## TO DO
What is needed is a word-for-word copy of the records below.

## Stored items
========
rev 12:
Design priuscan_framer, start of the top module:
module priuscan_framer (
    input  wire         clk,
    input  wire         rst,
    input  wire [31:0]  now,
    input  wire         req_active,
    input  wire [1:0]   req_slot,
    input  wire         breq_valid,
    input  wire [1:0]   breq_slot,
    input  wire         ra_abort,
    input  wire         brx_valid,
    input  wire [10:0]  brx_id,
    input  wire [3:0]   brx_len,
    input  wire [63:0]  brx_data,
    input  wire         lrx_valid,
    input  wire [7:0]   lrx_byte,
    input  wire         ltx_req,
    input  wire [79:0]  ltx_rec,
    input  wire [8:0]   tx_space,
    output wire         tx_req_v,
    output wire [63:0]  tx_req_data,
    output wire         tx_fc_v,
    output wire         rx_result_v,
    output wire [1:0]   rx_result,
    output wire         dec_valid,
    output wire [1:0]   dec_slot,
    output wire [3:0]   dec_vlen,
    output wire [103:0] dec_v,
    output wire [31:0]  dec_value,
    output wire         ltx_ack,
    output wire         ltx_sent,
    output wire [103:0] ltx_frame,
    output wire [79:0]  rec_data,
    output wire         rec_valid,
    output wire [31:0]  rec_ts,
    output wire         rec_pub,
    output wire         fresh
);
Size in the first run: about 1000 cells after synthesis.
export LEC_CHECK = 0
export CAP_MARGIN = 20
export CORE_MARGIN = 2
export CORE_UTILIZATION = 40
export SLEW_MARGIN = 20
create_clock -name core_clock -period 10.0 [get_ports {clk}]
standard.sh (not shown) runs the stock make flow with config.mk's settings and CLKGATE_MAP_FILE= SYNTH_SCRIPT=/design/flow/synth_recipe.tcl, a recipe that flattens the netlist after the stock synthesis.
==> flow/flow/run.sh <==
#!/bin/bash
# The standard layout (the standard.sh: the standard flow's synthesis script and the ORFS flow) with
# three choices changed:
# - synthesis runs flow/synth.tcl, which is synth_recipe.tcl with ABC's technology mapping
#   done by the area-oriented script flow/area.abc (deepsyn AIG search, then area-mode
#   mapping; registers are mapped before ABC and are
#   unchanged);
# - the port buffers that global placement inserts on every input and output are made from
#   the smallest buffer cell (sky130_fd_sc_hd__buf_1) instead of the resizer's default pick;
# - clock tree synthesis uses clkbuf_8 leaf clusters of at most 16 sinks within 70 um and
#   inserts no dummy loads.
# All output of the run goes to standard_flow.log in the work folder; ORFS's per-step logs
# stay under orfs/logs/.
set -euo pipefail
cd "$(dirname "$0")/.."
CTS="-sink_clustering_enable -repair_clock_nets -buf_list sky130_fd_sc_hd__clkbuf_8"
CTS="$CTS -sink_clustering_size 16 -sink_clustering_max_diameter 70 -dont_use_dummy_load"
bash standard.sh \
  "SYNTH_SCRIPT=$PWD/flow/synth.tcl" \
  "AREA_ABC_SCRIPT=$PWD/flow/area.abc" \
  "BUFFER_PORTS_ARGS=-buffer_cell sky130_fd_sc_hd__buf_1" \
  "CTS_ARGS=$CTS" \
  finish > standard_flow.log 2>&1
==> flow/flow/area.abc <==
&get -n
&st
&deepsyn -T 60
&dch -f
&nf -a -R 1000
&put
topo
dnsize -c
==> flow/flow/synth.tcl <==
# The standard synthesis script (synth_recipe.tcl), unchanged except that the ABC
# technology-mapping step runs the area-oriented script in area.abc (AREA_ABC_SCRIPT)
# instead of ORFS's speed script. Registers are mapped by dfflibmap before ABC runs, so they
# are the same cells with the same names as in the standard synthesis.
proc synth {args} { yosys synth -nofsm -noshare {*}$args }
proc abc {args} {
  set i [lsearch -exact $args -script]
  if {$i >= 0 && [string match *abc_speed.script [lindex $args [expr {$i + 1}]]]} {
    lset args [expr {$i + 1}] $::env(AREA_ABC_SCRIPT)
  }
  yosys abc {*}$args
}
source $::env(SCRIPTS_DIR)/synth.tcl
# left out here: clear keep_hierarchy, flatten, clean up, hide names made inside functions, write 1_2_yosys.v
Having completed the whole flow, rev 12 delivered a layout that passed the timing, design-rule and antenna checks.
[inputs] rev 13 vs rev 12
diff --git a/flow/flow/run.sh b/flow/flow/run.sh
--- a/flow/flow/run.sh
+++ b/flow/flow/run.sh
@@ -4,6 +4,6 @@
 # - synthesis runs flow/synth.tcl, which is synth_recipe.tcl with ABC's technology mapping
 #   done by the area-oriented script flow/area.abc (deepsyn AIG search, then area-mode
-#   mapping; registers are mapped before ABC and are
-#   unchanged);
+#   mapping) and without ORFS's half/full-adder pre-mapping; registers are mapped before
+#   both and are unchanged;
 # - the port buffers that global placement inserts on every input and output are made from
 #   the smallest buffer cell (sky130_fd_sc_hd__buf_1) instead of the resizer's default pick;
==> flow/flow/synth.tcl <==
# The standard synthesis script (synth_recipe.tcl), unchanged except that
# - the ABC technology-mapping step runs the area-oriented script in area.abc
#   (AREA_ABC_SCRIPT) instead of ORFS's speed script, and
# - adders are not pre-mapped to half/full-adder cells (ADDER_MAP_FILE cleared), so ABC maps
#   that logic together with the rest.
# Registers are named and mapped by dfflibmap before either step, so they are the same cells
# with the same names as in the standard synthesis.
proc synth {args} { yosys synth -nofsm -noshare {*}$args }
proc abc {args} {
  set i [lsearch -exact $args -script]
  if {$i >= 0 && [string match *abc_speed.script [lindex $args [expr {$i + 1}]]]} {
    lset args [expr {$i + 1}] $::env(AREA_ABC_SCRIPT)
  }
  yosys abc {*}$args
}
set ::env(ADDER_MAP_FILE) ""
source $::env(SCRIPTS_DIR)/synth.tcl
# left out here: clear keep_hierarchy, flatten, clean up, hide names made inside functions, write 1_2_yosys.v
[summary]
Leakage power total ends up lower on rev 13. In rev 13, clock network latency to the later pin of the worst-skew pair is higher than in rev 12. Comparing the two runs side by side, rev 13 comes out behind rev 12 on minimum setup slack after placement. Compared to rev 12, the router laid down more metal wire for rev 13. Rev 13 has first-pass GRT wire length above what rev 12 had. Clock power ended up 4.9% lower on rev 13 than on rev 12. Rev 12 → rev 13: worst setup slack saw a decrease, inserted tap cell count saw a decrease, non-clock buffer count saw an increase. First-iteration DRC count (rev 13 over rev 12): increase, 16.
========
## OUTPUT OF THE TASK
rev 12:
Design priuscan_framer, start of the top module:
module priuscan_framer (
    input  wire         clk,
    input  wire         rst,
    input  wire [31:0]  now,
    input  wire         req_active,
    input  wire [1:0]   req_slot,
    input  wire         breq_valid,
    input  wire [1:0]   breq_slot,
    input  wire         ra_abort,
    input  wire         brx_valid,
    input  wire [10:0]  brx_id,
    input  wire [3:0]   brx_len,
    input  wire [63:0]  brx_data,
    input  wire         lrx_valid,
    input  wire [7:0]   lrx_byte,
    input  wire         ltx_req,
    input  wire [79:0]  ltx_rec,
    input  wire [8:0]   tx_space,
    output wire         tx_req_v,
    output wire [63:0]  tx_req_data,
    output wire         tx_fc_v,
    output wire         rx_result_v,
    output wire [1:0]   rx_result,
    output wire         dec_valid,
    output wire [1:0]   dec_slot,
    output wire [3:0]   dec_vlen,
    output wire [103:0] dec_v,
    output wire [31:0]  dec_value,
    output wire         ltx_ack,
    output wire         ltx_sent,
    output wire [103:0] ltx_frame,
    output wire [79:0]  rec_data,
    output wire         rec_valid,
    output wire [31:0]  rec_ts,
    output wire         rec_pub,
    output wire         fresh
);
Size in the first run: about 1000 cells after synthesis.
export LEC_CHECK = 0
export CAP_MARGIN = 20
export CORE_MARGIN = 2
export CORE_UTILIZATION = 40
export SLEW_MARGIN = 20
create_clock -name core_clock -period 10.0 [get_ports {clk}]
standard.sh (not shown) runs the stock make flow with config.mk's settings and CLKGATE_MAP_FILE= SYNTH_SCRIPT=/design/flow/synth_recipe.tcl, a recipe that flattens the netlist after the stock synthesis.
==> flow/flow/run.sh <==
#!/bin/bash
# The standard layout (the standard.sh: the standard flow's synthesis script and the ORFS flow) with
# three choices changed:
# - synthesis runs flow/synth.tcl, which is synth_recipe.tcl with ABC's technology mapping
#   done by the area-oriented script flow/area.abc (deepsyn AIG search, then area-mode
#   mapping; registers are mapped before ABC and are
#   unchanged);
# - the port buffers that global placement inserts on every input and output are made from
#   the smallest buffer cell (sky130_fd_sc_hd__buf_1) instead of the resizer's default pick;
# - clock tree synthesis uses clkbuf_8 leaf clusters of at most 16 sinks within 70 um and
#   inserts no dummy loads.
# All output of the run goes to standard_flow.log in the work folder; ORFS's per-step logs
# stay under orfs/logs/.
set -euo pipefail
cd "$(dirname "$0")/.."
CTS="-sink_clustering_enable -repair_clock_nets -buf_list sky130_fd_sc_hd__clkbuf_8"
CTS="$CTS -sink_clustering_size 16 -sink_clustering_max_diameter 70 -dont_use_dummy_load"
bash standard.sh \
  "SYNTH_SCRIPT=$PWD/flow/synth.tcl" \
  "AREA_ABC_SCRIPT=$PWD/flow/area.abc" \
  "BUFFER_PORTS_ARGS=-buffer_cell sky130_fd_sc_hd__buf_1" \
  "CTS_ARGS=$CTS" \
  finish > standard_flow.log 2>&1
==> flow/flow/area.abc <==
&get -n
&st
&deepsyn -T 60
&dch -f
&nf -a -R 1000
&put
topo
dnsize -c
==> flow/flow/synth.tcl <==
# The standard synthesis script (synth_recipe.tcl), unchanged except that the ABC
# technology-mapping step runs the area-oriented script in area.abc (AREA_ABC_SCRIPT)
# instead of ORFS's speed script. Registers are mapped by dfflibmap before ABC runs, so they
# are the same cells with the same names as in the standard synthesis.
proc synth {args} { yosys synth -nofsm -noshare {*}$args }
proc abc {args} {
  set i [lsearch -exact $args -script]
  if {$i >= 0 && [string match *abc_speed.script [lindex $args [expr {$i + 1}]]]} {
    lset args [expr {$i + 1}] $::env(AREA_ABC_SCRIPT)
  }
  yosys abc {*}$args
}
source $::env(SCRIPTS_DIR)/synth.tcl
# left out here: clear keep_hierarchy, flatten, clean up, hide names made inside functions, write 1_2_yosys.v
Having completed the whole flow, rev 12 delivered a layout that passed the timing, design-rule and antenna checks.
[inputs] rev 13 vs rev 12
diff --git a/flow/flow/run.sh b/flow/flow/run.sh
--- a/flow/flow/run.sh
+++ b/flow/flow/run.sh
@@ -4,6 +4,6 @@
 # - synthesis runs flow/synth.tcl, which is synth_recipe.tcl with ABC's technology mapping
 #   done by the area-oriented script flow/area.abc (deepsyn AIG search, then area-mode
-#   mapping; registers are mapped before ABC and are
-#   unchanged);
+#   mapping) and without ORFS's half/full-adder pre-mapping; registers are mapped before
+#   both and are unchanged;
 # - the port buffers that global placement inserts on every input and output are made from
 #   the smallest buffer cell (sky130_fd_sc_hd__buf_1) instead of the resizer's default pick;
==> flow/flow/synth.tcl <==
# The standard synthesis script (synth_recipe.tcl), unchanged except that
# - the ABC technology-mapping step runs the area-oriented script in area.abc
#   (AREA_ABC_SCRIPT) instead of ORFS's speed script, and
# - adders are not pre-mapped to half/full-adder cells (ADDER_MAP_FILE cleared), so ABC maps
#   that logic together with the rest.
# Registers are named and mapped by dfflibmap before either step, so they are the same cells
# with the same names as in the standard synthesis.
proc synth {args} { yosys synth -nofsm -noshare {*}$args }
proc abc {args} {
  set i [lsearch -exact $args -script]
  if {$i >= 0 && [string match *abc_speed.script [lindex $args [expr {$i + 1}]]]} {
    lset args [expr {$i + 1}] $::env(AREA_ABC_SCRIPT)
  }
  yosys abc {*}$args
}
set ::env(ADDER_MAP_FILE) ""
source $::env(SCRIPTS_DIR)/synth.tcl
# left out here: clear keep_hierarchy, flatten, clean up, hide names made inside functions, write 1_2_yosys.v
[summary]
Leakage power total ends up lower on rev 13. In rev 13, clock network latency to the later pin of the worst-skew pair is higher than in rev 12. Comparing the two runs side by side, rev 13 comes out behind rev 12 on minimum setup slack after placement. Compared to rev 12, the router laid down more metal wire for rev 13. Rev 13 has first-pass GRT wire length above what rev 12 had. Clock power ended up 4.9% lower on rev 13 than on rev 12. Rev 12 → rev 13: worst setup slack saw a decrease, inserted tap cell count saw a decrease, non-clock buffer count saw an increase. First-iteration DRC count (rev 13 over rev 12): increase, 16.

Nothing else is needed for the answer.